She hated how Section 31 made her see people as chess pieces, to be moved around to achieve some greater purpose. But that was the way the universe was and she would rather be moving the pieces than be one herself.
But still it took a toll on her. Miranda sat alone, for a long time, before she willed herself back to her feet. Her limbs had stiffened. The engineer shook it off before she stepped back into her living room area. She made her way over to her desktop console and activated it.
She tapped in a request, “Samson Glover, retired Admiral, Starfleet,” she muttered.
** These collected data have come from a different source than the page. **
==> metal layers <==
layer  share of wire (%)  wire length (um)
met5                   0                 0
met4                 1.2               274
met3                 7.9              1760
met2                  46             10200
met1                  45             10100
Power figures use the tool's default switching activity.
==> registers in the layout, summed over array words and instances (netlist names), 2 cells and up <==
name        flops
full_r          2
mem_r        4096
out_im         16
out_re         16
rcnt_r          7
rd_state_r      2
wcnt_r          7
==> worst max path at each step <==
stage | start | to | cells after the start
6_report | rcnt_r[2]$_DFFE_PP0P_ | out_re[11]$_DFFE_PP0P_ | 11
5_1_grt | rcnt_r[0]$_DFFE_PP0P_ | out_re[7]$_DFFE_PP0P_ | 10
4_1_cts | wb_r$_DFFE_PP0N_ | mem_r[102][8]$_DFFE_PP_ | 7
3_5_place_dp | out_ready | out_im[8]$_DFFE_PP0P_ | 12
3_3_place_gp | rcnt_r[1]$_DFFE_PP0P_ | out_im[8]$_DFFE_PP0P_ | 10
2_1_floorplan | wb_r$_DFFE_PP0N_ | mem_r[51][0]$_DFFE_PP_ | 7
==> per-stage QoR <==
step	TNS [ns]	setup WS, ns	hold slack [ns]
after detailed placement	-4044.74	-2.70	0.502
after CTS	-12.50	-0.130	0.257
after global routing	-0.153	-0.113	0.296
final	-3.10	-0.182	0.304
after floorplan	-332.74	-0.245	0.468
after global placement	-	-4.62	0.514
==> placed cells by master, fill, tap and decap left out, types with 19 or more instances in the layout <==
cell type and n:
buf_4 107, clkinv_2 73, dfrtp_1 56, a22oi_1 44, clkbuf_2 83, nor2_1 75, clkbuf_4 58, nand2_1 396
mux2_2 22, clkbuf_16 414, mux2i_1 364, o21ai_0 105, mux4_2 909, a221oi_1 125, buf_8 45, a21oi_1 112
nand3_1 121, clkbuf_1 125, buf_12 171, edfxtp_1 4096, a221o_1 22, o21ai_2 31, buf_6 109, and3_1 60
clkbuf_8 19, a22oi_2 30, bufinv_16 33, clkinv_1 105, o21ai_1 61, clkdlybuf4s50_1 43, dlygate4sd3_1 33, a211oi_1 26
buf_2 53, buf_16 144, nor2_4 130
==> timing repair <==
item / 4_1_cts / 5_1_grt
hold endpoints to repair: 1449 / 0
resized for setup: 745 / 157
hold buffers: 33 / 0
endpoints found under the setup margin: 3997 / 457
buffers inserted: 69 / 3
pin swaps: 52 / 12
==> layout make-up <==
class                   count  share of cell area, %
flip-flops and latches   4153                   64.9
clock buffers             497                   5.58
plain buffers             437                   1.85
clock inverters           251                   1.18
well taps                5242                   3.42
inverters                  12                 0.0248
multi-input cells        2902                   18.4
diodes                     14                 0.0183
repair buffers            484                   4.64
==> src/rtl/multicycle_ctrl.sv <==
// multicycle_ctrl: five-state multicycle MIPS-subset control FSM with memory wait timeout.
//   clk, rst_n       : clock, synchronous active-low reset
//   OpCode, funct    : instruction fields from the instruction register
//   zero             : ALU zero flag (beq)
//   mem_ready        : memory access-complete handshake
//   PCWr..Alusrc     : datapath enables/selects
//   ExtOp, Aluctrl, PCSrc : 2-bit datapath selects
//   illegal, timeout : one-cycle event pulses
//   state            : current FSM state
module multicycle_ctrl
   import mc_pkg::*;
#(
   parameter int MEM_TIMEOUT = 15
) (
   input  logic       clk,
   input  logic       rst_n,
   input  logic [5:0] OpCode,
   input  logic [5:0] funct,
   input  logic       zero,
   input  logic       mem_ready,
   output logic       PCWr,
   output logic       IRWr,
   output logic       MemR,
   output logic       MemW,
   output logic       RegW,
   output logic       RegDst,
   output logic       Mem2R,
   output logic       Alusrc,
   output logic [1:0] ExtOp,
   output logic [1:0] Aluctrl,
   output logic [1:0] PCSrc,
   output logic       illegal,
   output logic       timeout,
   output logic [2:0] state
);

   localparam logic [3:0] TO_CNT = 4'(MEM_TIMEOUT);

   state_e     st, st_n;
   cls_e       cls_q, cls_d, cls;
   logic [3:0] cnt, cnt_n;
   logic [3:0] cls_raw;
   logic       to_hit;

   mc_decode u_decode (
      .OpCode (OpCode),
      .funct  (funct),
      .cls    (cls_raw)
   );

   assign cls_d = cls_e'(cls_raw);
   // In ID the register is not yet loaded, so the live decode drives the routing.
   assign cls = st == S_ID ? cls_d : cls_q;
   assign to_hit = (st == S_IF || st == S_MEM) && cnt == TO_CNT && !mem_ready;
   assign state = st;

   always_comb begin
      st_n    = st;
      PCWr    = 1'b0;
      IRWr    = 1'b0;
      MemR    = 1'b0;
      MemW    = 1'b0;
      RegW    = 1'b0;
      RegDst  = 1'b0;
      Mem2R   = 1'b0;
      Alusrc  = 1'b0;
      ExtOp   = EXT_ZERO;
      Aluctrl = ALU_ADD;
      PCSrc   = PC_SEQ;
      illegal = 1'b0;
      timeout = 1'b0;
      case (st)
         S_IF: begin
            MemR = 1'b1;
            if (mem_ready) begin
               IRWr = 1'b1;
               PCWr = 1'b1;
               st_n = S_ID;
            end else if (to_hit) begin
               timeout = 1'b1;
               st_n    = S_IF;
            end
         end
         S_ID: begin
            if (cls == CLS_J) begin
               PCWr  = 1'b1;
               PCSrc = PC_JMP;
               st_n  = S_IF;
            end else if (cls == CLS_ILL) begin
               illegal = 1'b1;
               st_n    = S_IF;
            end else begin
               st_n = S_EX;
            end
         end
         S_EX: begin
            Alusrc  = cls == CLS_ORI || cls == CLS_LUI || cls == CLS_LW || cls == CLS_SW;
            ExtOp   = cls == CLS_LUI ? EXT_UPPER : (cls == CLS_LW || cls == CLS_SW) ? EXT_SIGN : EXT_ZERO;
            Aluctrl = cls == CLS_ORI ? ALU_OR : cls == CLS_LUI ? ALU_LUI :
                      (cls == CLS_SUBU || cls == CLS_BEQ) ? ALU_SUB : ALU_ADD;
            PCWr    = cls == CLS_BEQ && zero;
            PCSrc   = cls == CLS_BEQ ? PC_BR : PC_SEQ;
            st_n    = cls == CLS_BEQ ? S_IF : (cls == CLS_LW || cls == CLS_SW) ? S_MEM : S_WB;
         end
         S_MEM: begin
            MemR = cls == CLS_LW;
            // The write strobe is withdrawn in the abandon cycle so no partial store lands.
            MemW = cls == CLS_SW && !to_hit;
            if (mem_ready) begin
               st_n = cls == CLS_LW ? S_WB : S_IF;
            end else if (to_hit) begin
               timeout = 1'b1;
               st_n    = S_IF;
            end
         end
         S_WB: begin
            RegW   = 1'b1;
            RegDst = is_rtype(cls);
            Mem2R  = cls == CLS_LW;
            st_n   = S_IF;
         end
         default: st_n = S_IF;
      endcase
   end

   // Only IF/MEM waits self-loop; any transition (including a timeout re-entry of IF) clears.
   assign cnt_n = (st_n == st && !timeout) ? cnt + 4'd1 : 4'd0;

   always_ff @(posedge clk) begin
      if (!rst_n) begin
         st    <= S_IF;
         cnt   <= 4'd0;
         cls_q <= CLS_NONE;
      end else begin
         st    <= st_n;
         cnt   <= cnt_n;
         if (st == S_ID)
            cls_q <= cls_d;
      end
   end

endmodule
Imperial Romulan Cruiser Aidoann
The heaves finally overtook Samson when he stepped onto the bridge. Green blood was smeared across the walls and cords of Romulan entrails spilled from ripped open corpses filling the deck. Other dead Romulans were pinioned to their consoles, their sightless eyes trapping the violent terror of their deaths for eternity.
Above and beside them, bloodstained Remans maintained the ships systems oblivious to the abattoir. Oallea sat comfortably in the central command chair, a literal throne of blood. It amazed Glover to see how quickly the Reman had seemed to grow in stature, from a shriveled slave to formidable ship’s master.
Ousanas propped the Samson up from falling into the ocean of gore. He steadied him until the convulsions subsided. He hadn’t been fed in so long that there was nothing to eject from his stomach. “Was this necessary?” Samson asked, after he found his voice again. The two men carefully waded through the carnage.
“I know something of Earth history,” Oallea said, “and that of the humans of your phenotype. I know that many of your skin color also labored under the yoke of oppression and that there were many rebellions. This is no different. And it is a result of the violence that we have borne for centuries.”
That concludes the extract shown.